Journal of Clinical Chemistry and Laboratory Medicine
Open Access
ISSN: 2736-6588
+44 1223 790975
ISSN: 2736-6588
+44 1223 790975
Katalin Gombos, Miklos Oldal, Kristztina Ildiko Kalacs, Kristztina Godony, Akos Varnagy, Jozsef Bodis and Gabor L Kovacs
Background: Droplet digital PCR analysis of human embryonic culture media collected in a proof of con-cept study on IVF pregnancy outcome. miR-191-3p was analysed in spent human embryonic culture media of morphologically similar, good quality embryos which after later transfer developed either to reproductively competent embryos and healthy neonates or of those, where miscarriage occurred in early stage of the pregnancy.

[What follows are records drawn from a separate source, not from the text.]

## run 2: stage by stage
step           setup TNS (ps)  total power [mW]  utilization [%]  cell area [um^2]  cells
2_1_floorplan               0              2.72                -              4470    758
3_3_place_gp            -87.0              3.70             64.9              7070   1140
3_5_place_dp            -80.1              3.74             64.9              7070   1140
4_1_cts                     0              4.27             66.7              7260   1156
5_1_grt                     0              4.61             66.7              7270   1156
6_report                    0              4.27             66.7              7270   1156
--- config.mk ---
export PLATFORM = sky130hd
export DESIGN_NAME = mul_rr_scheduler
export DESIGN_NICKNAME = d
export VERILOG_FILES = /design/src/rtl/mul_rr_scheduler.sv
export SDC_FILE = /design/constraint.sdc
export NUM_CORES = 1
export LEC_CHECK = 0
export BUFFER_PORTS_ARGS = -buffer_cell sky130_fd_sc_hd__buf_4
export CAP_MARGIN = 20
export CELL_PAD_IN_SITES_DETAIL_PLACEMENT = 1
export CELL_PAD_IN_SITES_GLOBAL_PLACEMENT = 1
export CORE_AREA = 4 4 204 206
export CTS_CLUSTER_DIAMETER = 50
export CTS_CLUSTER_SIZE = 20
export DETAILED_ROUTE_END_ITERATION = 8
export DIE_AREA = 0 0 208 210
export PLACE_DENSITY_LB_ADDON = 0.1
export SYNTH_ARGS = -nofsm -noshare
export SYNTH_HDL_FRONTEND = slang
export SYNTH_SLANG_ARGS = --single-unit
--- constraint.sdc ---
create_clock -name clk -period 7 [get_ports clk]
set_input_delay 0.7 -clock clk [delete_from_list [all_inputs] [get_ports clk]]
set_output_delay 0.7 -clock clk [all_outputs]
set_load 0.02 [all_outputs]
`src/rtl/program_loader.sv`:
```
// -----------------------------------------------------------------------------
// program_loader
//   Buffers a program from a host, then streams it to a processor one word per
//   cycle, holds the processor's run request for RUN_CYCLES cycles and pulses
//   done. An abort returns the loader to an empty IDLE state at the next edge.
//
//   state  | meaning
//   -------+------------------------------------------------------------------
//   IDLE   | accepting host words until in_last or the buffer fills
//   LOAD   | one write strobe per cycle, oldest buffered word first
//   RUN    | start held high for RUN_CYCLES cycles
//   FINISH | one-cycle done pulse; buffer count and pointers already cleared
//
// Ports
//   clk, reset           : clock, synchronous active-high reset
//   in_valid/in_ready    : host handshake for in_word / in_last
//   in_word, in_last     : program word and end-of-program marker
//   abort                : cancel current program at any state
//   write, program_in    : registered write strobe and word to the processor
//   start                : run request to the processor
//   busy, done           : not-IDLE indicator, end-of-run pulse
//   count                : words currently buffered
// -----------------------------------------------------------------------------
module program_loader #(
    parameter int WORD_W     = 23,
    parameter int DEPTH      = 16,
    parameter int RUN_CYCLES = 10
) (
    input  logic                     clk,
    input  logic                     reset,
    input  logic                     in_valid,
    output logic                     in_ready,
    input  logic [WORD_W-1:0]        in_word,
    input  logic                     in_last,
    input  logic                     abort,
    output logic                     write,
    output logic [WORD_W-1:0]        program_in,
    output logic                     start,
    output logic                     busy,
    output logic                     done,
    output logic [$clog2(DEPTH):0]   count
);

    localparam int PTR_W = $clog2(DEPTH);
    localparam int CNT_W = PTR_W + 1;
    localparam int RUN_W = $clog2(RUN_CYCLES + 1);

    typedef enum logic [1:0] {
        ST_IDLE,
        ST_LOAD,
        ST_RUN,
        ST_FINISH
    } state_t;

    state_t               state_q, state_d;
    logic [PTR_W-1:0]     wr_ptr_q, wr_ptr_d;
    logic [PTR_W-1:0]     rd_ptr_q, rd_ptr_d;
    logic [CNT_W-1:0]     count_q, count_d;
    logic [CNT_W-1:0]     remain_q, remain_d;
    logic [RUN_W-1:0]     run_cnt_q, run_cnt_d;
    logic                 write_q, write_d;
    logic [WORD_W-1:0]    program_in_q, program_in_d;
    logic                 start_q, start_d;
    logic                 done_q, done_d;
    logic [WORD_W-1:0]    mem_q [DEPTH];
    logic                 accept;

    assign in_ready   = (state_q == ST_IDLE) && (count_q < CNT_W'(DEPTH));
    assign accept     = in_valid && in_ready && !abort;
    assign busy       = (state_q != ST_IDLE);
    assign count      = count_q;
    assign write      = write_q;
    assign program_in = program_in_q;
    assign start      = start_q;
    assign done       = done_q;

    always_comb begin
        state_d      = state_q;
        wr_ptr_d     = wr_ptr_q;
        rd_ptr_d     = rd_ptr_q;
        count_d      = count_q;
        remain_d     = remain_q;
        run_cnt_d    = run_cnt_q;
        write_d      = 1'b0;
        program_in_d = '0;
        start_d      = 1'b0;
        done_d       = 1'b0;

        case (state_q)
            ST_IDLE: begin
                if (accept) begin
                    wr_ptr_d = wr_ptr_q + 1'b1;
                    count_d  = count_q + 1'b1;
                    if (in_last || (count_q == CNT_W'(DEPTH - 1))) begin
                        // First strobe is launched on the closing edge so it
                        // appears in the first LOAD cycle. With an empty
                        // buffer the oldest word is the one arriving now.
                        state_d      = ST_LOAD;
                        write_d      = 1'b1;
                        program_in_d = (count_q == '0) ? in_word : mem_q[rd_ptr_q];
                        rd_ptr_d     = rd_ptr_q + 1'b1;
                        remain_d     = count_q;
                    end
                end
            end
            ST_LOAD: begin
                if (remain_q != '0) begin
                    write_d      = 1'b1;
                    program_in_d = mem_q[rd_ptr_q];
                    rd_ptr_d     = rd_ptr_q + 1'b1;
                    remain_d     = remain_q - 1'b1;
                end else begin
                    state_d   = ST_RUN;
                    start_d   = 1'b1;
                    run_cnt_d = RUN_W'(RUN_CYCLES - 1);
                end
            end
            ST_RUN: begin
                if (run_cnt_q != '0) begin
                    start_d   = 1'b1;
                    run_cnt_d = run_cnt_q - 1'b1;
                end else begin
                    state_d  = ST_FINISH;
                    done_d   = 1'b1;
                    count_d  = '0;
                    wr_ptr_d = '0;
                    rd_ptr_d = '0;
                end
            end
            ST_FINISH: begin
                state_d = ST_IDLE;
            end
            default: begin
                state_d = ST_IDLE;
            end
        endcase

        if (abort) begin
            state_d      = ST_IDLE;
            count_d      = '0;
            wr_ptr_d     = '0;
            rd_ptr_d     = '0;
            remain_d     = '0;
            run_cnt_d    = '0;
            write_d      = 1'b0;
            program_in_d = '0;
            start_d      = 1'b0;
            done_d       = 1'b0;
        end
    end

    always_ff @(posedge clk) begin
        if (reset) begin
            state_q      <= ST_IDLE;
            wr_ptr_q     <= '0;
            rd_ptr_q     <= '0;
            count_q      <= '0;
            remain_q     <= '0;
            run_cnt_q    <= '0;
            write_q      <= 1'b0;
            program_in_q <= '0;
            start_q      <= 1'b0;
            done_q       <= 1'b0;
        end else begin
            state_q      <= state_d;
            wr_ptr_q     <= wr_ptr_d;
            rd_ptr_q     <= rd_ptr_d;
            count_q      <= count_d;
            remain_q     <= remain_d;
            run_cnt_q    <= run_cnt_d;
            write_q      <= write_d;
            program_in_q <= program_in_d;
            start_q      <= start_d;
            done_q       <= done_d;
        end
    end

    // Storage needs no reset: only slots written since the last clear are read.
    always_ff @(posedge clk) begin
        if (accept && !reset) begin
            mem_q[wr_ptr_q] <= in_word;
        end
    end

endmodule

```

Methods: Spent culture media at the morula-blastocyst stage (3rd day) were collected from embryos fertilised with ICSI and undergoing embryo transfer. After registered pregnancy outcome 40 samples from the group of reproductively competent embryos, 40 samples from miscarriage and their parallel blank culture media samples were enrolled in miRNA analysis. Isolation and quantitative detection of miRNA from embryonic culture media was carried out on automated droplet digital polymerase chain reaction platform. Results: Quantitative analysis and ANOVA evaluation confirmed miR-191-3p to be present in significantly higher concentration in the 3rd day culture media of reproductively competent human embryos (mean concentration difference=20,478, p=1 × 10-4) than the miscarriage. Control blank culturing media were negative for miR-191-3p. Conclusion: miR-191-3p present in human blastocyst culture media indicates actual embryonic origin and changed in expression patterns depending on clinical outcome after transfer. It might be a candidate molecular marker for pre-implantation assessment of reproductive embryo competence in a non-invasive way.